Distilling Genomic Models for Efficient mRNA Representation Learning via Embedding Matching
For researchers with limited compute, this provides an efficient way to obtain high-quality mRNA representations without running large models.
The authors distilled a large genomic foundation model (billions of parameters) into a 200× smaller model specialized for mRNA sequences using embedding-level distillation, achieving state-of-the-art performance among similarly sized models on mRNA-bench and competing with larger architectures.

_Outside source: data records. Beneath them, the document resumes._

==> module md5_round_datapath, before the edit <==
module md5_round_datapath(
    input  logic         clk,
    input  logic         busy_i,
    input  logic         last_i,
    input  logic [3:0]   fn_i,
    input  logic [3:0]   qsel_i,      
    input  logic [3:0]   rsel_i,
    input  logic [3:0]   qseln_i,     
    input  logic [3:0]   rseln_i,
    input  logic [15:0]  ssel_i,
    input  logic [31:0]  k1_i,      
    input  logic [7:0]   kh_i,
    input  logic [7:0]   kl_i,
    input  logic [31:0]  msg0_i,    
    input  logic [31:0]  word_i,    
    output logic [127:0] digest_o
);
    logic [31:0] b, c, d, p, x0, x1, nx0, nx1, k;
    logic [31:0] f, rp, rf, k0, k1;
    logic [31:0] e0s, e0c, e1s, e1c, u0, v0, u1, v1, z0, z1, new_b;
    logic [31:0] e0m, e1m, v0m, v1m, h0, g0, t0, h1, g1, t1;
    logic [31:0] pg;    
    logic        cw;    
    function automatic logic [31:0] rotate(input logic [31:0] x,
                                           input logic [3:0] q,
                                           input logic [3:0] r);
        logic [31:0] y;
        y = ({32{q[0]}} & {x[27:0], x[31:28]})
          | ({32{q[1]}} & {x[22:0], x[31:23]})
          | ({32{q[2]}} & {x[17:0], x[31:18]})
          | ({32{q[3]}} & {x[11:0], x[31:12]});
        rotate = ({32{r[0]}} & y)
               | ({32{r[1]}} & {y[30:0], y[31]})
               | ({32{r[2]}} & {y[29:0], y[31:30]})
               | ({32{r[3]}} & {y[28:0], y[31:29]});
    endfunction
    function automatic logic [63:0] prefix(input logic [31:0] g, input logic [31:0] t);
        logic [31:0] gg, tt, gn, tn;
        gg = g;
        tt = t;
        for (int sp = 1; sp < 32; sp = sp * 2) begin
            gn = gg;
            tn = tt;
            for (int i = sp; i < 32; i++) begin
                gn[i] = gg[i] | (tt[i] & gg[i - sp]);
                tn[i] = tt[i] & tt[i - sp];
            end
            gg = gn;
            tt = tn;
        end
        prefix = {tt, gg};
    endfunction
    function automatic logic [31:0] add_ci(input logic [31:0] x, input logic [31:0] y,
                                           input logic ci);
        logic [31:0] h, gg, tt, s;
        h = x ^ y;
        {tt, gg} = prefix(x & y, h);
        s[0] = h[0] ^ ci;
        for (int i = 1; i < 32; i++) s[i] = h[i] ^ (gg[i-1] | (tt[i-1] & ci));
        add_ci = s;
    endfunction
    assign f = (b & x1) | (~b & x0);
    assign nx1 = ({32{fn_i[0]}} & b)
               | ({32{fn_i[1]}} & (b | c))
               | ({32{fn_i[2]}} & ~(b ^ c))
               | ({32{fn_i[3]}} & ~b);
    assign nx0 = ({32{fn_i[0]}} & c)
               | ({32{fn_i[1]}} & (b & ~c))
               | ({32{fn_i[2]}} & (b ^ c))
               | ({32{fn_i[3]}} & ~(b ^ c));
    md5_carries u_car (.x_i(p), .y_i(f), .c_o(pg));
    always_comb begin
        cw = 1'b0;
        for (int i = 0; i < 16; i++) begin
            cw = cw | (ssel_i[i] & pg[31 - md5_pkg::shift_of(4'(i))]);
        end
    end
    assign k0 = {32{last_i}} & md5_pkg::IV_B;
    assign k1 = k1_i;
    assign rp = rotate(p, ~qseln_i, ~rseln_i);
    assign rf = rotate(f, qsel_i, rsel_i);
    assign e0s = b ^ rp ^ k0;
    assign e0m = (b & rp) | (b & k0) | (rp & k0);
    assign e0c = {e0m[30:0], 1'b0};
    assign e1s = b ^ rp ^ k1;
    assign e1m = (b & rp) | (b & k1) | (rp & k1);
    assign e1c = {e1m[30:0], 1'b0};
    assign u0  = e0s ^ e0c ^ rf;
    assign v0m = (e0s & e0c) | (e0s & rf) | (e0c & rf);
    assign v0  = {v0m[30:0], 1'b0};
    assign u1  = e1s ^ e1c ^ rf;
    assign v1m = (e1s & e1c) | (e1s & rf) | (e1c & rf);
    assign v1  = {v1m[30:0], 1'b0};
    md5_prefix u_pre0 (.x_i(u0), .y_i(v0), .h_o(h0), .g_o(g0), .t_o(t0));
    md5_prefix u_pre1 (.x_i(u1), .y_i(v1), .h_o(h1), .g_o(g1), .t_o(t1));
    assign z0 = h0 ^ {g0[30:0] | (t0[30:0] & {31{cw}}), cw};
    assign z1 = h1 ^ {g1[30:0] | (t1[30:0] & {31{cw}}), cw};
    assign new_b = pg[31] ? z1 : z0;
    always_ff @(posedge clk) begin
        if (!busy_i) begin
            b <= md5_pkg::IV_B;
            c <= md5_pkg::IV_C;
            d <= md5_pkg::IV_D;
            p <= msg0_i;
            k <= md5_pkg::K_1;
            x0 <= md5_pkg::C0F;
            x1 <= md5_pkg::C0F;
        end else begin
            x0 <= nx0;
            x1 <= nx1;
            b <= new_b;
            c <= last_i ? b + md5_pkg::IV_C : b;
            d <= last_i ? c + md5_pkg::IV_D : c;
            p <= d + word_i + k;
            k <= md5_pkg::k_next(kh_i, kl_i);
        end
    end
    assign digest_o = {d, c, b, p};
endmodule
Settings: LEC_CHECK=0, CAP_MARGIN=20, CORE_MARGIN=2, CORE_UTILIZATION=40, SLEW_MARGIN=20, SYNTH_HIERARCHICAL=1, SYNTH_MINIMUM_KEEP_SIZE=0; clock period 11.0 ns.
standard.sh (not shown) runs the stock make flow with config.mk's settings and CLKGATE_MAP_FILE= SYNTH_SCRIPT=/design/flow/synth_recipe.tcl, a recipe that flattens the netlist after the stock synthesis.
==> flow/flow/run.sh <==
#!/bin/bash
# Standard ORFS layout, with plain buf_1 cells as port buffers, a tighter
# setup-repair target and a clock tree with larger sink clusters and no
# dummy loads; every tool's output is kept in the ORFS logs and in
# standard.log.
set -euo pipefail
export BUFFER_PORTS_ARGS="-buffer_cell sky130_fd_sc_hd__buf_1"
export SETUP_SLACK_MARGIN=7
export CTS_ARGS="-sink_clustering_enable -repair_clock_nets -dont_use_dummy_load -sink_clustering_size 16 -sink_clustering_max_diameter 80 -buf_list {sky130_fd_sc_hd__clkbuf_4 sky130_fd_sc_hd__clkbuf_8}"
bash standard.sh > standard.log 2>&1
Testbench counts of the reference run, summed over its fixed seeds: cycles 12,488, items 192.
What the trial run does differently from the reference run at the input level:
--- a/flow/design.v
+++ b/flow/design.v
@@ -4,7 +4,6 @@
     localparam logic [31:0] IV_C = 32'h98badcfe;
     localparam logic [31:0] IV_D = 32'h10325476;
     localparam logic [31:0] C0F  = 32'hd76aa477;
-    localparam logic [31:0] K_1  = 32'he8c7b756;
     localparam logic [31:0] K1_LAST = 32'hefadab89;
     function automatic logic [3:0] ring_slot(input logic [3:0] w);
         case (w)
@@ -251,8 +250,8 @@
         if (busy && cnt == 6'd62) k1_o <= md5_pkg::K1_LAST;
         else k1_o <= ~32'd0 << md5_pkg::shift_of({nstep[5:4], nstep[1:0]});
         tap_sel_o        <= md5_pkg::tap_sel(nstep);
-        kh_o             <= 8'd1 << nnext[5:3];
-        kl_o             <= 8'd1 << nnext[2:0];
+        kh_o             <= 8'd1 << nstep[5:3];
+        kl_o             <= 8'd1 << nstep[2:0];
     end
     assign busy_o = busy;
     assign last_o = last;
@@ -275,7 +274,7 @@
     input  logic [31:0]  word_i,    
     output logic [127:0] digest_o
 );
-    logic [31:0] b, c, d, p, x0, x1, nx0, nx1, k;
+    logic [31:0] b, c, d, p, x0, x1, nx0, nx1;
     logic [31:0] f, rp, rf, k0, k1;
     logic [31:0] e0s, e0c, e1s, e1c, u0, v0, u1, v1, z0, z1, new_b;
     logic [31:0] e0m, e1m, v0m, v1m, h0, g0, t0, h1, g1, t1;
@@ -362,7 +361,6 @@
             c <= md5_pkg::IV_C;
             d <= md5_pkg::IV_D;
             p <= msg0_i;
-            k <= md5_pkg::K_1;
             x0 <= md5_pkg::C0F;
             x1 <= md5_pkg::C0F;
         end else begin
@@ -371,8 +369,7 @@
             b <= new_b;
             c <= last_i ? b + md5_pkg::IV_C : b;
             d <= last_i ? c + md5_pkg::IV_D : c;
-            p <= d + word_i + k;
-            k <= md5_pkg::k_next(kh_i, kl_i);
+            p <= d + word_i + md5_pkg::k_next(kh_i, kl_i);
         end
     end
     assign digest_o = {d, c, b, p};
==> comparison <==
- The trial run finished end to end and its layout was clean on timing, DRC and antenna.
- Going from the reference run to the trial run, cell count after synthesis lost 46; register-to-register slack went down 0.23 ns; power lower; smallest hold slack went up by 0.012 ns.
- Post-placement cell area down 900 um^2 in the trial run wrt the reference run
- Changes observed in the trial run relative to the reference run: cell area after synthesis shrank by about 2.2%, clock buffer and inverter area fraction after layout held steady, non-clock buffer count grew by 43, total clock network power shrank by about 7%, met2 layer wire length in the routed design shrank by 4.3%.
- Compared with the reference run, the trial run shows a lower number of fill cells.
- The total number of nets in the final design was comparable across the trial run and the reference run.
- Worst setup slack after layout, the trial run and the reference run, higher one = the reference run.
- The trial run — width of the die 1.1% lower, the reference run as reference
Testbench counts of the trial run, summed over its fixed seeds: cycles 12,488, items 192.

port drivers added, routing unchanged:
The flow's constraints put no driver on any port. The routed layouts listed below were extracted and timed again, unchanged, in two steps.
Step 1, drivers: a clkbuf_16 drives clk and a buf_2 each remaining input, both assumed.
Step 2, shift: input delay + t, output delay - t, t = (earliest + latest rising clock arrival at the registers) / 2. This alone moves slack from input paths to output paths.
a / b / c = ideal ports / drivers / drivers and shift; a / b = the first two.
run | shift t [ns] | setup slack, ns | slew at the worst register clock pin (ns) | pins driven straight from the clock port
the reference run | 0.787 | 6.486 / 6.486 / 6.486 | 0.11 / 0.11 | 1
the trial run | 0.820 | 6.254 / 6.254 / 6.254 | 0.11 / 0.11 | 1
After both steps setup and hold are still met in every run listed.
What follows belongs to an exercise in optimizing a design on an open flow for small area, a short achievable clock period and few clock cycles per item; a production flow would make more cautious choices.
RTL that was checked went through simulation tests only; none was proved equivalent to the original.
For run 3, only the layout was checked, not whether the RTL still works.
Power and IR drop assume default switching activity.

==> flow/design.v (outline; a module is shown in full before it is edited, if it fits) <==
// module att_ctrl: 45 lines
// module att_dp: 242 lines
// module att_mul_shrink: 1312 lines
// module att_end999: 739 lines
// module acceptance_temperature_tuner: 49 lines
module acceptance_temperature_tuner (
    input  logic        i_clk,
    input  logic        i_rst_n,
    input  logic        i_in_valid,
    output logic        o_in_ready,
    input  logic        i_in_kind,
    input  logic [31:0] i_in_start_temp,
    input  logic [16:0] i_in_measured_pct,
    output logic        o_out_valid,
    input  logic        i_out_ready,
    output logic [31:0] o_out_run_temp,
    output logic [31:0] o_out_end_temp,
    output logic [23:0] o_out_run_length,
    output logic [1:0]  o_out_status,
    input  logic        i_cfg_valid,
    output logic        o_cfg_ready,
    input  logic [2:0]  i_cfg_index,
    input  logic [31:0] i_cfg_data
);
  // ...
==> flow/run.sh <==
#!/bin/bash
# synth_recipe.tcl (not shown) runs the flow's synth.tcl, then flattens the netlist and writes it again
# the make line also repeats each setting of config.mk as NAME=value (left out here)
make -C /OpenROAD-flow-scripts/flow DESIGN_CONFIG=/design/flow/config.mk WORK_HOME=/design/flow/orfs CLKGATE_MAP_FILE= SYNTH_SCRIPT=/design/flow/synth_recipe.tcl finish
==> flow/config.mk <==
export PLATFORM = sky130hd
export DESIGN_NAME = acceptance_temperature_tuner
export DESIGN_NICKNAME = acceptance_temperature_tuner
export VERILOG_FILES = /design/flow/design.v
export SDC_FILE = /design/flow/constraint.sdc
export NUM_CORES = 4
export LEC_CHECK = 0
export CAP_MARGIN = 20
export CORE_MARGIN = 2
export CORE_UTILIZATION = 40
export SETUP_SLACK_MARGIN = 3.0
export SLEW_MARGIN = 20
==> flow/constraint.sdc <==
create_clock -name core_clock -period 10.0 [get_ports {i_clk}]
set_input_delay 2.0000 -clock core_clock [delete_from_list [all_inputs] [get_ports {i_clk}]]
set_output_delay 2.0000 -clock core_clock [all_outputs]
set_load 0.01 [all_outputs]
From an optimization exercise on the open Yosys and OpenROAD flow, aimed at small area, a short achievable clock period and few clock cycles per item; shortcuts taken in it are not production practice.
At most, simulation tests tie the RTL to the original design; equivalence was not proved.
For runs 1 to 4, only the layout was checked, not whether the RTL still works.

==> design.v <==
`default_nettype none
package asd_pkg;
  localparam int SampleBits  = 12;
  localparam int ElapsedBits = 8;
  localparam int TimerBits   = 16;
  localparam int SumBits     = 19;
  localparam int CountBits   = 7;
  localparam int FracBits    = 10;
  localparam int CfgIdxBits  = 2;
  localparam int CfgDataBits = 16;
  localparam int InDataBits  = ((SampleBits + ElapsedBits + 7) / 8) * 8;
  localparam int OutDataBits = ((SampleBits + 7) / 8) * 8;
  localparam int ProdBits    = SampleBits + FracBits;
  localparam int ThrBits     = ProdBits - 8 + 1;
  localparam int JobBits     = 1 + 1 + SumBits + CountBits;
  localparam int QDepth      = 2;
  localparam int QPtrBits    = $clog2(QDepth);
  localparam int QCntBits    = $clog2(QDepth + 1);
  localparam int DivSteps    = SumBits;
  localparam int DivCntBits  = $clog2(DivSteps);
  localparam logic [SampleBits-1:0]  AvgReset      = SampleBits'(2048);
  localparam logic [TimerBits-1:0]   HoldoffReset  = TimerBits'(100);
  localparam logic [FracBits-1:0]    FracReset     = FracBits'(77);
  localparam logic [TimerBits-1:0]   LogPerReset   = TimerBits'(50);
  localparam logic [CountBits-1:0]   PerAvgReset   = CountBits'(20);
  typedef enum logic [CfgIdxBits-1:0] {
    CFG_HOLDOFF  = 2'd0,
    CFG_FRACTION = 2'd1,
    CFG_LOG_PER  = 2'd2,
    CFG_PER_AVG  = 2'd3
  } cfg_idx_e;
  typedef struct packed {
    logic                 spike;
    logic                 div;
    logic [SumBits-1:0]   sum;
    logic [CountBits-1:0] divisor;
  } job_t;
  typedef struct packed {
    logic                  upd;
    logic [SampleBits-1:0] level;
  } avg_t;
  typedef struct packed {
    logic push;
    logic pending;
  } front_stat_t;
endpackage
`default_nettype wire
`default_nettype none
module audio_spike_detector
(
  input  wire logic        clk_i,
  input  wire logic        rst_ni,
  input  wire logic        cfg_we_i,
  input  wire logic [1:0]  cfg_idx_i,
  input  wire logic [15:0] cfg_data_i,
  input  wire logic        s_axis_tvalid,
  output logic             s_axis_tready,
  input  wire logic [23:0] s_axis_tdata,
  output logic             m_axis_tvalid,
  input  wire logic        m_axis_tready,
  output logic [15:0]      m_axis_tdata,
  output logic             m_axis_tuser
);
  localparam int DivBits = 2;                
  localparam int DivCyc  = 12 / DivBits;     
  localparam int PhBits  = $clog2(DivCyc + 2);
  logic [15:0] hold_q, lper_q;
  logic [9:0]  frac_q;
  logic [6:0]  pavg_q;
  logic        iv_q;
  logic [11:0] smp_q;
  logic [7:0]  dt_q;
  logic [15:0] htmr_q, ptmr_q;
  logic [11:0] peak_q;
  logic [18:0] sum_q;      
  logic [6:0]  cnt_q;      
  logic [11:0] avg_q;
  logic [22:0] prod_q;     
  logic [PhBits-1:0] ph_q;
  logic              mul_q;    
  logic              mreq_q;   
  logic out_v_q;
  logic spk_q;
  logic busy, go, fire;
  assign busy = (ph_q != '0) || mreq_q;
  assign go   = !busy && (!out_v_q || m_axis_tready);
  assign fire = iv_q && go;
  assign s_axis_tready = !iv_q || go;
  logic [16:0] h_add, p_add;
  logic [15:0] h_sat, p_sat;
  logic [14:0] thr;
  logic        spike, per_end, div_now;
  logic [11:0] peak_new;
  logic [18:0] sum_new;
  logic [6:0]  cnt_inc;
  always_comb begin
    h_add    = {1'b0, htmr_q} + {9'b0, dt_q};
    p_add    = {1'b0, ptmr_q} + {9'b0, dt_q};
    h_sat    = h_add[16] ? 16'hFFFF : h_add[15:0];
    p_sat    = p_add[16] ? 16'hFFFF : p_add[15:0];
    thr      = prod_q[22:8];
    spike    = (h_sat > hold_q) && ({3'b0, smp_q} > thr);
    peak_new = (smp_q > peak_q) ? smp_q : peak_q;
    sum_new  = sum_q + {7'b0, peak_new};
    cnt_inc  = cnt_q + 7'd1;
    per_end  = (p_sat >= lper_q);
    div_now  = per_end && (cnt_inc >= pavg_q);
  end
  logic [6:0]         rem;
  logic [7:0]         trial;
  logic [8:0]         diff;
  logic [DivBits-1:0] qd;
  logic [18:0]        sum_div;
  always_comb begin
    rem = sum_q[18:12];
    for (int j = DivBits - 1; j >= 0; j--) begin
      trial = {rem, sum_q[12 - DivBits + j]};
      diff  = {1'b0, trial} - {2'b0, cnt_q};
      qd[j] = !diff[8];
      rem   = qd[j] ? diff[6:0] : trial[6:0];
    end
    sum_div = {rem, sum_q[11-DivBits:0], qd};
  end
  logic div_step, div_last, run_last;
  assign div_step = !mul_q && (ph_q != '0) && (ph_q <= PhBits'(DivCyc));
  assign div_last = !mul_q && (ph_q == PhBits'(DivCyc));
  assign run_last = (ph_q == PhBits'(DivCyc + 1));
  logic [DivBits-1:0] hdig;
  logic [10:0]        mult;
  logic [PhBits-1:0]  didx;
  always_comb begin
    mult = 11'd256 + {1'b0, frac_q};
    didx = ph_q - PhBits'(2);
    hdig = '0;
    for (int k = 0; k < DivCyc; k++) begin
      if (didx == PhBits'(k)) hdig = avg_q[12 - DivBits*k - 1 -: DivBits];
    end
    if (!mul_q && !run_last) hdig = sum_q[DivBits-1:0];
  end
  always_ff @(posedge clk_i or negedge rst_ni) begin
    if (!rst_ni) begin
      hold_q <= 16'd100;
      frac_q <= 10'd77;
      lper_q <= 16'd50;
      pavg_q <= 7'd20;
    end else if (cfg_we_i) begin
      case (cfg_idx_i)
        2'd0: hold_q <= cfg_data_i;
        2'd1: frac_q <= cfg_data_i[9:0];
        2'd2: lper_q <= cfg_data_i;
        default: pavg_q <= cfg_data_i[6:0];
      endcase
    end
  end
  always_ff @(posedge clk_i or negedge rst_ni) begin
    if (!rst_ni) begin
      iv_q    <= 1'b0;
      htmr_q  <= '0;
      ptmr_q  <= '0;
      peak_q  <= '0;
      sum_q   <= '0;
      cnt_q   <= '0;
      avg_q   <= 12'd2048;
      ph_q    <= '0;
      mul_q   <= 1'b0;
      mreq_q  <= 1'b1;
      out_v_q <= 1'b0;
    end else begin
      if (s_axis_tvalid && s_axis_tready) iv_q <= 1'b1;
      else if (fire)                      iv_q <= 1'b0;
      if (fire) begin
        htmr_q <= spike ? '0 : h_sat;
        ptmr_q <= per_end ? '0 : p_sat;
        peak_q <= per_end ? '0 : peak_new;
        if (per_end) begin
          sum_q <= sum_new;
          cnt_q <= cnt_inc;
        end
      end else if (div_last) begin
        sum_q <= '0;
        cnt_q <= '0;
        avg_q <= sum_div[11:0];
      end else if (div_step) begin
        sum_q <= sum_div;
      end
      if (fire && div_now) begin
        ph_q  <= PhBits'(1);
        mul_q <= 1'b0;
      end else if (ph_q == '0 && mreq_q) begin
        ph_q  <= PhBits'(1);
        mul_q <= 1'b1;
      end else if (run_last) begin
        ph_q  <= '0;
      end else if (ph_q != '0) begin
        ph_q  <= ph_q + PhBits'(1);
      end
      if (cfg_we_i && cfg_idx_i == 2'd1) mreq_q <= 1'b1;
      else if (ph_q == '0)               mreq_q <= 1'b0;
      if ((fire && !div_now) || div_last) out_v_q <= 1'b1;
      else if (m_axis_tready)             out_v_q <= 1'b0;
    end
  end
  always_ff @(posedge clk_i) begin
    if (s_axis_tvalid && s_axis_tready) begin
      smp_q <= s_axis_tdata[11:0];
      dt_q  <= s_axis_tdata[19:12];
    end
    if (fire) spk_q <= spike;
    if (ph_q == PhBits'(1)) prod_q <= '0;
    if (ph_q >= PhBits'(2)) prod_q <= (prod_q << DivBits) + 23'(hdig) * 23'(mult);
  end
  assign m_axis_tvalid = out_v_q;
  assign m_axis_tuser  = spk_q;
  assign m_axis_tdata  = {4'b0, avg_q};
endmodule
`default_nettype wire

Large Genomic Foundation Models have recently achieved remarkable results and in-vivo translation capabilities. However these models quickly grow to over a few Billion of parameters and are expensive to run when compute is limited. To overcome this challenge, we present a distillation framework for transferring mRNA representations from a state of the art genomic foundation model into a much smaller model specialized for mRNA sequences, reducing the size by 200-fold. Embedding-level distillation worked better than logit based methods, which we found unstable. Benchmarking on mRNA-bench demonstrates that the distilled model achieves state-of-the-art performance among models of comparable size and competes with larger architectures for mRNA-related tasks. Our results highlight embedding-based distillation of mRNA sequences as an effective training strategy for biological foundation models. This enables similar efficient and scalable sequence modelling in genomics, particularly when large models are computationally challenging or infeasible.